I didn't like Harris. I get that he was doing a great job, but after hiring Ella he pretty much demands a lot of things of her that I thought were unfair. And he also forbid her from talking about Marion's mother Fannie. That ended up becoming moot though when Fannie returns wanting to make her and Harris's marriage work. Oh did I not mention that Harris is married and starts up a romance with Ella? Yeah, that happened. I maybe mumbled how very Jane Eyre of him especially with the ending too. I guess for me I didn't see what was so great about Harris. He lives only a couple hundred feet from the bird sanctuary but asks like he has so much to do he can't spare any time for his daughter. When they end up losing a nurse for some time due to a family emergency he asks Ella to step in and she's of course (rightfully) says she's there to take care of Marion, not birds. But of course she ends up doing it because Ella has zero backbone.
Onto Ella. Eh. Monroe wrote her as pretty pathetic in my mind. Ella goes on about knowing she's not pretty and she on her 35th birthday resigned herself to being alone forever, with no husband and children and pretty much acted as if there was nothing more to her life.
Ella instantly finds herself attracted to Harris though she's there to actually work. Most of the book is her blushing anytime Harris does something nice and she runs around beating herself up for thinking about Harris romantically. I felt skeeved out about the whole working for the guy and then her getting talked into also working at a bird sanctuary. I seriously felt for Marion because the whole book is pretty much her father and her caregiver making her second or third to birds.

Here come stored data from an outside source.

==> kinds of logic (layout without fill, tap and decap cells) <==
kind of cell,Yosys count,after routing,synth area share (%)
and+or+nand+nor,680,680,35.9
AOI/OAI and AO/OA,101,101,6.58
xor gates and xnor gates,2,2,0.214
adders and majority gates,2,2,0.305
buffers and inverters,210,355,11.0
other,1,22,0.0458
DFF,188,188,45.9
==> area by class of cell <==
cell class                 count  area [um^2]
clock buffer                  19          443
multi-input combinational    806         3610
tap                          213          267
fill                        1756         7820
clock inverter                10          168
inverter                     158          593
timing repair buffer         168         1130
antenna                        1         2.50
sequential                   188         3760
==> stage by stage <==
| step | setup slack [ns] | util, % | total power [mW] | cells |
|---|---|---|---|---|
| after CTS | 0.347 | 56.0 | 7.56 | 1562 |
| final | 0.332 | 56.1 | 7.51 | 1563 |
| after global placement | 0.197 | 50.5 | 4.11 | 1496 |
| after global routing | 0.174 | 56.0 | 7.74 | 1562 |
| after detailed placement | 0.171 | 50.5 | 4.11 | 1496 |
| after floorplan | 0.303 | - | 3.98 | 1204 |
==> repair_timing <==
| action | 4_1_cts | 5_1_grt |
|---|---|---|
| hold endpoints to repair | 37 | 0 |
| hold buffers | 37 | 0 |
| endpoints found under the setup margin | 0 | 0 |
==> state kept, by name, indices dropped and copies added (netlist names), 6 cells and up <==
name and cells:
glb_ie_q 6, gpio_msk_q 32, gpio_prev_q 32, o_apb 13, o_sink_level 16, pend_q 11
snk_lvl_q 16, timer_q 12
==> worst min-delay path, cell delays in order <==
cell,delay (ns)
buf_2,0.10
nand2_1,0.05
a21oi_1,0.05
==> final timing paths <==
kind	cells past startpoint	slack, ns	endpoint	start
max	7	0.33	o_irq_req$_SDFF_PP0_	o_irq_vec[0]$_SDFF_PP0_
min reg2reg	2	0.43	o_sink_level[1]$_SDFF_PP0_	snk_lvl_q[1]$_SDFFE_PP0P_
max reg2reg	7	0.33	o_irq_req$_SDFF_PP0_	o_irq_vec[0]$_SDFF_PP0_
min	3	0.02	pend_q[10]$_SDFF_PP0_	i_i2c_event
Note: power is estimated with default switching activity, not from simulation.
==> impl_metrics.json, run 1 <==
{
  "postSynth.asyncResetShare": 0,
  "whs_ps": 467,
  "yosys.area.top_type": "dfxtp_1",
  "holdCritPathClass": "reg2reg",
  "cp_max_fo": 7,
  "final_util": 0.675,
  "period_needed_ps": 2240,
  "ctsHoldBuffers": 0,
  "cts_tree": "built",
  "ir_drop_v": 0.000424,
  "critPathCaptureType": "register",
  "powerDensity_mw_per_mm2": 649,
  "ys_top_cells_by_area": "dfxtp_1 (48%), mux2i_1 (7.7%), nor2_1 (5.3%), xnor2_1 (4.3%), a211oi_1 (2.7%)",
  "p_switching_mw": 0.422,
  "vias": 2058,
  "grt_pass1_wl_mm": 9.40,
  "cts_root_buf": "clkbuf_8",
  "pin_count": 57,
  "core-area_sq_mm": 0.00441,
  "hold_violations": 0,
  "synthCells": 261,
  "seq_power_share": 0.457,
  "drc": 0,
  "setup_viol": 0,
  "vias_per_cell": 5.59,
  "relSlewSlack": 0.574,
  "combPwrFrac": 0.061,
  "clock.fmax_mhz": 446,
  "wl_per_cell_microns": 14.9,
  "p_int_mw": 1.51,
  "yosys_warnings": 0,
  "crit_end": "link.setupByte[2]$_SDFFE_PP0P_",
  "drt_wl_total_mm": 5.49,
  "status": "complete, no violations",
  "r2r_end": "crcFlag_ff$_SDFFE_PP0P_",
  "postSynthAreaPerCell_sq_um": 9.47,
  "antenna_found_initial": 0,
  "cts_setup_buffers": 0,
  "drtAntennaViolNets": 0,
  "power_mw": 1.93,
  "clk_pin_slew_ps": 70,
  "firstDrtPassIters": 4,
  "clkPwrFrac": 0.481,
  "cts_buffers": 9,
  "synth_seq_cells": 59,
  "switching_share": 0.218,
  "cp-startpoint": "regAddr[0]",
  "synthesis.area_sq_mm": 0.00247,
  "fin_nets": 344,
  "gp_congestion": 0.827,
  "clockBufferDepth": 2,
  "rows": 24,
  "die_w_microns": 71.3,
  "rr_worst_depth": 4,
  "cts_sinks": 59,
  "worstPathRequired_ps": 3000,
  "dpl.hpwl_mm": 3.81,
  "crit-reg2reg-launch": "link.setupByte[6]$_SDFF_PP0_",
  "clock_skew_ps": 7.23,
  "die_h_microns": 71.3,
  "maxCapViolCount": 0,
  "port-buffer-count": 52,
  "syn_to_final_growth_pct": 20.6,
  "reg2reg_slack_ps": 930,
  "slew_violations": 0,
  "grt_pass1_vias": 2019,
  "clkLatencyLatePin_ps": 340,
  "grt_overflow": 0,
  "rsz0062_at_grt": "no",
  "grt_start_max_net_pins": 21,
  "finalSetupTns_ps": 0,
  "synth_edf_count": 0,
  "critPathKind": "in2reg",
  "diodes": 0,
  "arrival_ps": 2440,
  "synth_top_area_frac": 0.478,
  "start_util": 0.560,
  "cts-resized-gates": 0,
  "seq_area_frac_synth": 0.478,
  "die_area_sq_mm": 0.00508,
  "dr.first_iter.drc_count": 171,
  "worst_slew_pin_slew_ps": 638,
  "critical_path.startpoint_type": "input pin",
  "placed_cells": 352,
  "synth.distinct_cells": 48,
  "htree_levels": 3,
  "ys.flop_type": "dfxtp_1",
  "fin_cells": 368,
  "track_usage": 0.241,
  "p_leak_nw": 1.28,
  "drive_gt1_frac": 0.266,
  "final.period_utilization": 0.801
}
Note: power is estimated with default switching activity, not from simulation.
### src/hw/core_defs.svh
`ifndef CORE_DEFS_SVH
`define CORE_DEFS_SVH
// ----------------------------------------------------------------
// Register offsets
// ----------------------------------------------------------------
`define A_OPERAND 8'h00
`define A_SECOND 8'h01
`define A_STATUS 8'h02
`define A_STACK 8'h03
`define A_DPTR0_LO 8'h04
`define A_DPTR0_HI 8'h05
`define A_DPTR1_LO 8'h06
`define A_DPTR1_HI 8'h07
`define A_DPTR_SEL 8'h08
`define A_CLK_CTRL 8'h09
`define A_PORT_BASE 8'h10
`define A_TMR_BASE 8'h20
`define A_TMR_CTRL 8'h28
`define A_WD_CTRL 8'h30
`define A_SCR_ADDR 8'h40
`define A_SCR_DATA 8'h41
// ----------------------------------------------------------------
// Field positions
// ----------------------------------------------------------------
`define PSW_CY 7
`define PSW_AC 6
`define PSW_F0 5
`define PSW_RS_HI 4
`define PSW_RS_LO 3
`define PSW_OV 2
`define PSW_F1 1
`define PSW_P 0
`define CLK_SB_BIT 2
`define TMR_OVF_LO 4
`define WD_EN_BIT 0
`define WD_SEL_LO 1
`define WD_SEL_HI 2
`define WD_RESTART_BIT 3
`define WD_FLAG_BIT 4
// ----------------------------------------------------------------
// Reset values and timing counts
// ----------------------------------------------------------------
`define RST_STACK 8'h07
`define RST_PORT 8'hff
`define DIV_CLK4 4
`define DIV_CLK64 64
`define DIV_CLK1024 1024
`endif

### src/hw/core_pkg.sv
// ----------------------------------------------------------------
// Shared types of the core
// ----------------------------------------------------------------
package core_pkg;
  // Machine cycle length select, code 2'b11 is illegal
  typedef enum logic [1:0] {
    MODE_DIV4 = 2'b00,
    MODE_DIV64 = 2'b01,
    MODE_DIV1024 = 2'b10
  } clk_mode_t;
  // Operations chosen by instruction decode
  typedef enum logic [2:0] {
    ALU_ADD = 3'b000,
    ALU_ADDC = 3'b001,
    ALU_SUBB = 3'b010,
    ALU_AND = 3'b011,
    ALU_OR = 3'b100,
    ALU_XOR = 3'b101,
    ALU_MUL = 3'b110,
    ALU_DIV = 3'b111
  } alu_op_t;
  // Result of one arithmetic step
  typedef struct packed {
    logic [7:0] a;
    logic [7:0] b;
    logic cy;
    logic ac;
    logic ov;
  } alu_res_t;
endpackage : core_pkg

### src/hw/scratch_mem.sv
`timescale 1ns/10ps
`default_nettype none
// Scratchpad store with registered read data
module scratch_mem #(
  parameter int W = 8,
  parameter int DEPTH = 256
) (
  // Clock and reset
  input wire logic sys_clk_i,
  input wire logic rst_i,
  // Write port
  input wire logic we_i,
  input wire logic [$clog2(DEPTH)-1:0] waddr_i,
  input wire logic [W-1:0] wdata_i,
  // Read port
  input wire logic [$clog2(DEPTH)-1:0] raddr_i,
  output logic [W-1:0] rdata_o
);
  // Storage array, no reset
  logic [W-1:0] mem [DEPTH];
  // Write side
  always_ff @(posedge sys_clk_i) begin
    if (we_i) begin
      mem[waddr_i] <= wdata_i;
    end
  end
  // Read side, data one cycle after the address
  always_ff @(posedge sys_clk_i or posedge rst_i) begin
    if (rst_i) begin
      rdata_o <= '0;
    end else begin
      rdata_o <= mem[raddr_i];
    end
  end
endmodule : scratch_mem
`default_nettype wire

### src/hw/core_regs.sv
`timescale 1ns/10ps
`default_nettype none
`include "core_defs.svh"
// Overview of operation
// - Default machine cycle lasts four clocks
// - Cycle length selectable as 4, 64, 1024
// - Switchback returns to four clocks on events
// - Arithmetic uses both operand registers, decode driven
// - Arithmetic results update status word flags
// - Status word holds carry, aux, user, bank, overflow, parity
// - Second operand feeds every step; takes product high, remainder
// - Two data pointers, one select bit
// - Stack pointer names last pushed location
// - Four ports; bus on ports zero, two
// - Port writes latch, port reads see pins
// - Three readable, writable sixteen bit timers
// - 256 byte scratchpad for data and stack
// - Watchdog resets CPU when not cleared
module core_regs
  import core_pkg::*;
#(
  parameter bit ROMLESS = 1'b1,
  parameter int WD_EXP = 17
) (
  // Clock and reset
  input wire logic sys_clk_i,
  input wire logic rst_i,
  // Register port
  input wire logic [7:0] reg_addr_i,
  input wire logic [7:0] reg_wdata_i,
  input wire logic reg_wr_i,
  input wire logic reg_rd_i,
  output logic [7:0] reg_rdata_o,
  // Instruction decode
  input wire logic alu_go_i,
  input wire alu_op_t alu_op_i,
  output logic alu_done_o,
  input wire logic push_i,
  input wire logic [7:0] push_data_i,
  input wire logic pop_i,
  // External data access
  input wire logic ext_access_i,
  input wire logic dptr_inc_i,
  output logic [15:0] ext_addr_o,
  // Wake events
  input wire logic irq_i,
  input wire logic serial_act_i,
  // Port pins
  input wire logic [3:0][7:0] port_pin_i,
  output logic [3:0][7:0] port_out_o,
  output logic [3:0][7:0] port_oe_o,
  // Cycle and reset outputs
  output logic cycle_o,
  output logic cpu_reset_o
);
  // ----------------------------------------------------------------
  // Helper functions
  // ----------------------------------------------------------------
  // Clocks per machine cycle for a mode
  function automatic logic [10:0] cyc_len(input clk_mode_t m);
    logic [10:0] n;
    n = 11'(`DIV_CLK1024);
    unique case (m)
      MODE_DIV4: n = 11'(`DIV_CLK4);
      MODE_DIV64: n = 11'(`DIV_CLK64);
      MODE_DIV1024: n = 11'(`DIV_CLK1024);
      default: n = 11'(`DIV_CLK1024);
    endcase
    return n;
  endfunction : cyc_len
  // Last watchdog count of an interval
  function automatic logic [31:0] wd_limit(input logic [1:0] sel);
    return (32'h0000_0001 << (WD_EXP + 2 * int'(sel))) - 32'h0000_0001;
  endfunction : wd_limit
  // One arithmetic step
  function automatic alu_res_t alu_calc(input alu_op_t op,
      input logic [7:0] a, input logic [7:0] b,
      input logic ci, input logic ai, input logic oi);
    alu_res_t r;
    logic [8:0] s;
    logic [4:0] h;
    logic [15:0] p;
    logic c;
    r = '{a: a, b: b, cy: ci, ac: ai, ov: oi};
    c = (op == ALU_ADD) ? 1'b0 : ci;
    s = '0;
    h = '0;
    p = {8'h00, a} * {8'h00, b};
    unique case (op)
      ALU_ADD, ALU_ADDC: begin
        s = {1'b0, a} + {1'b0, b} + {8'h00, c};
        h = {1'b0, a[3:0]} + {1'b0, b[3:0]} + {4'h0, c};
        r.a = s[7:0];
        r.cy = s[8];
        r.ac = h[4];
        r.ov = (a[7] == b[7]) && (s[7] != a[7]);
      end
      ALU_SUBB: begin
        s = {1'b0, a} - {1'b0, b} - {8'h00, ci};
        h = {1'b0, a[3:0]} - {1'b0, b[3:0]} - {4'h0, ci};
        r.a = s[7:0];
        r.cy = s[8];
        r.ac = h[4];
        r.ov = (a[7] != b[7]) && (s[7] != a[7]);
      end
      ALU_AND: r.a = a & b;
      ALU_OR: r.a = a | b;
      ALU_XOR: r.a = a ^ b;
      ALU_MUL: begin
        r.a = p[7:0];
        r.b = p[15:8];
        r.cy = 1'b0;
        r.ov = |p[15:8];
      end
      ALU_DIV: begin
        r.cy = 1'b0;
        r.ov = (b == 8'h00);
        if (b != 8'h00) begin
          r.a = a / b;
          r.b = a % b;
        end
      end
    endcase
    return r;
  endfunction : alu_calc
  // ----------------------------------------------------------------
  // Machine cycle divider
  // ----------------------------------------------------------------
  logic [9:0] cnt_reg, cnt_next; // Clock count within a cycle
  logic cycle_reg, cycle_next; // One clock pulse per machine cycle
  clk_mode_t clk_mode_reg, clk_mode_next; // Selected cycle length
  logic [10:0] cyc_last; // Last count of the current length
  // Next divider count
  always_comb begin
    cyc_last = cyc_len(clk_mode_reg) - 11'h001;
    if ({1'b0, cnt_reg} >= cyc_last) begin
      cnt_next = 10'h000;
      cycle_next = 1'b1;
    end else begin
      cnt_next = cnt_reg + 10'h001;
      cycle_next = 1'b0;
    end
  end
  // Divider registers
  always_ff @(posedge sys_clk_i or posedge rst_i) begin
    if (rst_i) begin
      cnt_reg <= 10'h000;
      cycle_reg <= 1'b0;
    end else begin
      cnt_reg <= cnt_next;
      cycle_reg <= cycle_next;
    end
  end
  assign cycle_o = cycle_reg;
  // ----------------------------------------------------------------
  // Register set
  // ----------------------------------------------------------------
  logic [7:0] operand_reg, operand_next; // Primary operand
  logic [7:0] second_reg, second_next; // Second operand
  logic [7:0] psw_reg, psw_next; // Program status word
  logic [7:0] sp_reg, sp_next; // Stack pointer
  logic [1:0][15:0] dptr_reg, dptr_next; // Data pointers
  logic dsel_reg, dsel_next; // Active pointer select
  logic sb_en_reg, sb_en_next; // Switchback enable
  logic [3:0][7:0] latch_reg, latch_next; // Port output latches
  logic [2:0][15:0] tmr_reg, tmr_next; // Timer counts
  logic [2:0] run_reg, run_next; // Timer run bits
  logic [2:0] ovf_reg, ovf_next; // Timer overflow flags
  logic [2:0] wd_ctl_reg, wd_ctl_next; // Enable and interval
  logic wd_flag_reg, wd_flag_next; // Watchdog timeout flag
  logic [31:0] wd_cnt_reg, wd_cnt_next; // Watchdog count
  logic [7:0] scr_addr_reg, scr_addr_next; // Scratchpad window
  logic [7:0] rdata_next, scr_q;
  logic [15:0] ext_addr_next;
  logic [3:0][7:0] pout_next, poe_next;
  logic alu_take, wd_fire, mem_we;
  logic [7:0] mem_waddr, mem_wdata;
  alu_res_t res;
  // Next values of every register
  always_comb begin
    operand_next = operand_reg;
    second_next = second_reg;
    psw_next = psw_reg;
    sp_next = sp_reg;
    dptr_next = dptr_reg;
    dsel_next = dsel_reg;
    clk_mode_next = clk_mode_reg;
    sb_en_next = sb_en_reg;
    latch_next = latch_reg;
    tmr_next = tmr_reg;
    run_next = run_reg;
    ovf_next = ovf_reg;
    wd_ctl_next = wd_ctl_reg;
    wd_flag_next = wd_flag_reg;
    wd_cnt_next = wd_cnt_reg;
    scr_addr_next = scr_addr_reg;
    mem_we = 1'b0;
    mem_waddr = scr_addr_reg;
    mem_wdata = reg_wdata_i;
    rdata_next = 8'h00;
    alu_take = alu_go_i && cycle_reg;
    res = alu_calc(alu_op_i, operand_reg, second_reg, psw_reg[`PSW_CY],
      psw_reg[`PSW_AC], psw_reg[`PSW_OV]);
    // Software writes
    if (reg_wr_i) begin
      unique case (reg_addr_i)
        `A_OPERAND: operand_next = reg_wdata_i;
        `A_SECOND: second_next = reg_wdata_i;
        // Flag layout, parity stays hardware owned
        `A_STATUS: psw_next[7:1] = reg_wdata_i[7:1];
        `A_STACK: sp_next = reg_wdata_i;
        `A_DPTR0_LO: dptr_next[0][7:0] = reg_wdata_i;
        `A_DPTR0_HI: dptr_next[0][15:8] = reg_wdata_i;
        `A_DPTR1_LO: dptr_next[1][7:0] = reg_wdata_i;
        `A_DPTR1_HI: dptr_next[1][15:8] = reg_wdata_i;
        `A_DPTR_SEL: dsel_next = reg_wdata_i[0];
        `A_CLK_CTRL: begin
          if (reg_wdata_i[1:0] != 2'b11) begin
            clk_mode_next = clk_mode_t'(reg_wdata_i[1:0]);
          end
          sb_en_next = reg_wdata_i[`CLK_SB_BIT];
        end
        `A_TMR_CTRL: begin
          run_next = reg_wdata_i[2:0];
          ovf_next = ovf_reg & reg_wdata_i[`TMR_OVF_LO+:3];
        end
        `A_WD_CTRL: begin
          wd_ctl_next = reg_wdata_i[`WD_SEL_HI:`WD_EN_BIT];
          if (reg_wdata_i[`WD_RESTART_BIT]) begin
            wd_cnt_next = 32'h0000_0000;
          end
          if (reg_wdata_i[`WD_FLAG_BIT]) begin
            wd_flag_next = 1'b0;
          end
        end
        `A_SCR_ADDR: scr_addr_next = reg_wdata_i;
        `A_SCR_DATA: mem_we = 1'b1;
        default: ;
      endcase
      for (int i = 0; i < 4; i++) begin
        if (reg_addr_i == 8'(`A_PORT_BASE + i)) begin
          latch_next[i] = reg_wdata_i;
        end
      end
      for (int i = 0; i < 3; i++) begin
        if (reg_addr_i == 8'(`A_TMR_BASE + 2 * i)) begin
          tmr_next[i][7:0] = reg_wdata_i;
        end
        if (reg_addr_i == 8'(`A_TMR_BASE + 2 * i + 1)) begin
          tmr_next[i][15:8] = reg_wdata_i;
        end
      end
    end
    if (clk_mode_reg != MODE_DIV4 && sb_en_reg && (irq_i || serial_act_i))
      begin
      clk_mode_next = MODE_DIV4;
    end
    // Arithmetic step on a machine cycle
    if (alu_take) begin
      operand_next = res.a;
      second_next = res.b;
      psw_next[`PSW_CY] = res.cy;
      psw_next[`PSW_AC] = res.ac;
      psw_next[`PSW_OV] = res.ov;
    end
    if (dptr_inc_i) begin
      dptr_next[dsel_reg] = dptr_reg[dsel_reg] + 16'h0001;
    end
    if (push_i) begin
      sp_next = sp_reg + 8'h01;
      mem_we = 1'b1;
      mem_waddr = sp_reg + 8'h01;
      mem_wdata = push_data_i;
    end else if (pop_i) begin
      sp_next = sp_reg - 8'h01;
    end
    // Timers count machine cycles, overflow set wins
    for (int i = 0; i < 3; i++) begin
      if (run_reg[i] && cycle_reg) begin
        tmr_next[i] = tmr_reg[i] + 16'h0001;
        if (tmr_reg[i] == 16'hffff) begin
          ovf_next[i] = 1'b1;
        end
      end
    end
    wd_fire = wd_ctl_reg[`WD_EN_BIT] && cycle_reg &&
      (wd_cnt_reg >= wd_limit(wd_ctl_reg[`WD_SEL_HI:`WD_SEL_LO]));
    if (wd_fire) begin
      wd_cnt_next = 32'h0000_0000;
      wd_flag_next = 1'b1;
    end else if (wd_ctl_reg[`WD_EN_BIT] && cycle_reg) begin
      wd_cnt_next = wd_cnt_reg + 32'h0000_0001;
    end
    psw_next[`PSW_P] = ^operand_next;
    // Read data, zero for unmapped addresses
    if (reg_rd_i) begin
      case (reg_addr_i)
        `A_OPERAND: rdata_next = operand_reg;
        `A_SECOND: rdata_next = second_reg;
        `A_STATUS: rdata_next = psw_reg;
        `A_STACK: rdata_next = sp_reg;
        `A_DPTR0_LO: rdata_next = dptr_reg[0][7:0];
        `A_DPTR0_HI: rdata_next = dptr_reg[0][15:8];
        `A_DPTR1_LO: rdata_next = dptr_reg[1][7:0];
        `A_DPTR1_HI: rdata_next = dptr_reg[1][15:8];
        `A_DPTR_SEL: rdata_next = {7'h00, dsel_reg};
        `A_CLK_CTRL: rdata_next = {5'h00, sb_en_reg, clk_mode_reg};
        `A_TMR_CTRL: rdata_next = {1'b0, ovf_reg, 1'b0, run_reg};
        `A_WD_CTRL: rdata_next = {3'h0, wd_flag_reg, 1'b0, wd_ctl_reg};
        `A_SCR_ADDR: rdata_next = scr_addr_reg;
        `A_SCR_DATA: rdata_next = scr_q;
        default: rdata_next = 8'h00;
      endcase
      for (int i = 0; i < 4; i++) begin
        if (reg_addr_i == 8'(`A_PORT_BASE + i)) begin
          rdata_next = port_pin_i[i];
        end
      end
      for (int i = 0; i < 3; i++) begin
        if (reg_addr_i == 8'(`A_TMR_BASE + 2 * i)) begin
          rdata_next = tmr_reg[i][7:0];
        end
        if (reg_addr_i == 8'(`A_TMR_BASE + 2 * i + 1)) begin
          rdata_next = tmr_reg[i][15:8];
        end
      end
    end
    // Selected pointer drives the external address
    ext_addr_next = dptr_reg[dsel_reg];
    // Ports drive low for a zero latch bit, bus overrides
    for (int i = 0; i < 4; i++) begin
      pout_next[i] = latch_reg[i];
      poe_next[i] = ~latch_reg[i];
    end
    if (ROMLESS && ext_access_i) begin
      pout_next[0] = dptr_reg[dsel_reg][7:0];
      pout_next[2] = dptr_reg[dsel_reg][15:8];
      poe_next[0] = 8'hff;
      poe_next[2] = 8'hff;
    end
  end
  // Register stage
  always_ff @(posedge sys_clk_i or posedge rst_i) begin
    if (rst_i) begin
      operand_reg <= 8'h00;
      second_reg <= 8'h00;
      psw_reg <= 8'h00;
      sp_reg <= `RST_STACK;
      dptr_reg <= '0;
      dsel_reg <= 1'b0;
      clk_mode_reg <= MODE_DIV4;
      sb_en_reg <= 1'b0;
      latch_reg <= {4{`RST_PORT}};
      tmr_reg <= '0;
      run_reg <= 3'h0;
      ovf_reg <= 3'h0;
      wd_ctl_reg <= 3'h0;
      wd_flag_reg <= 1'b0;
      wd_cnt_reg <= 32'h0000_0000;
      scr_addr_reg <= 8'h00;
      reg_rdata_o <= 8'h00;
      alu_done_o <= 1'b0;
      cpu_reset_o <= 1'b0;
      ext_addr_o <= 16'h0000;
      port_out_o <= {4{`RST_PORT}};
      port_oe_o <= '0;
    end else begin
      operand_reg <= operand_next;
      second_reg <= second_next;
      psw_reg <= psw_next;
      sp_reg <= sp_next;
      dptr_reg <= dptr_next;
      dsel_reg <= dsel_next;
      clk_mode_reg <= clk_mode_next;
      sb_en_reg <= sb_en_next;
      latch_reg <= latch_next;
      tmr_reg <= tmr_next;
      run_reg <= run_next;
      ovf_reg <= ovf_next;
      wd_ctl_reg <= wd_ctl_next;
      wd_flag_reg <= wd_flag_next;
      wd_cnt_reg <= wd_cnt_next;
      scr_addr_reg <= scr_addr_next;
      reg_rdata_o <= rdata_next;
      alu_done_o <= alu_take;
      cpu_reset_o <= wd_fire;
      ext_addr_o <= ext_addr_next;
      port_out_o <= pout_next;
      port_oe_o <= poe_next;
    end
  end
  // Scratchpad store, read through the window address
  scratch_mem #(.W(8), .DEPTH(256)) u_scratch (
    .sys_clk_i(sys_clk_i),
    .rst_i(rst_i),
    .we_i(mem_we),
    .waddr_i(mem_waddr),
    .wdata_i(mem_wdata),
    .raddr_i(scr_addr_reg),
    .rdata_o(scr_q)
  );
  // ----------------------------------------------------------------
  // Checks
  // ----------------------------------------------------------------
  logic [10:0] gap_reg; // Clocks since the last cycle pulse
  logic stable_reg; // Mode unchanged since the last pulse
  // Helper tracking for cycle length checks
  always_ff @(posedge sys_clk_i or posedge rst_i) begin
    if (rst_i) begin
      gap_reg <= 11'h000;
      stable_reg <= 1'b0;
    end else begin
      gap_reg <= cycle_reg ? 11'h000 : gap_reg + 11'h001;
      stable_reg <= (clk_mode_next == clk_mode_reg) && (cycle_reg || stable_reg);
    end
  end
endmodule : core_regs
`default_nettype wire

The other adult characters in the story were pretty boring except for Elijah. We get Harris's estranged wife back in the mix and Monroe had the chance to turn the book into something else but then swerved and did what I call a romance clean-up.
Monroe has written about the Gullah's that live in South Carolina in her other books before. This time it bugged me though because Elijah is just used to give out wisdom to characters like Harris and Brady. We hear his backstory via Clarice and I wish that we actually had him deciding to tell his story to someone to make him more developed.
Brady was a hard luck character who was doing what he could to keep his family together and not get his father in trouble. I liked the character and wondered why Monroe didn't write a sequel to Skyward that would feature him. I liked the idea of him and Clarice being friends. I did feel bad though that Monroe had Clarice arguing nothing could happen between them and it was implied it was because he was white and she was black. This book was published in 2003 though so I went back and forth about that being an issue in this time and place.
The writing was just okay. I am used to Monroe making me feel as if I am in the book due to how she writes. This time I wasn't feeling it. I was interested in the research she obviously did about raptors (eagles, falcons, etc.). And she also includes little bits about them before each chapter heading. I also got a kick out of the rooster in this story. Yes, I was more invested in the animals than the actual plot.
The flow was off through the whole book though. There just seemed to be a lot of things left unsaid and we jump around a lot from Harris, Ella, and then Brady in certain sections. I don't know if the book had been tighter just focusing on Harris and Ella. However, I loved the parts with Brady.
The setting of the Lowcountry always seems magical in most of Monroe's books. This time it didn't feel that way to me as I finished this.
The ending was...just think of Jane Eyre. I didn't even know what to say about it.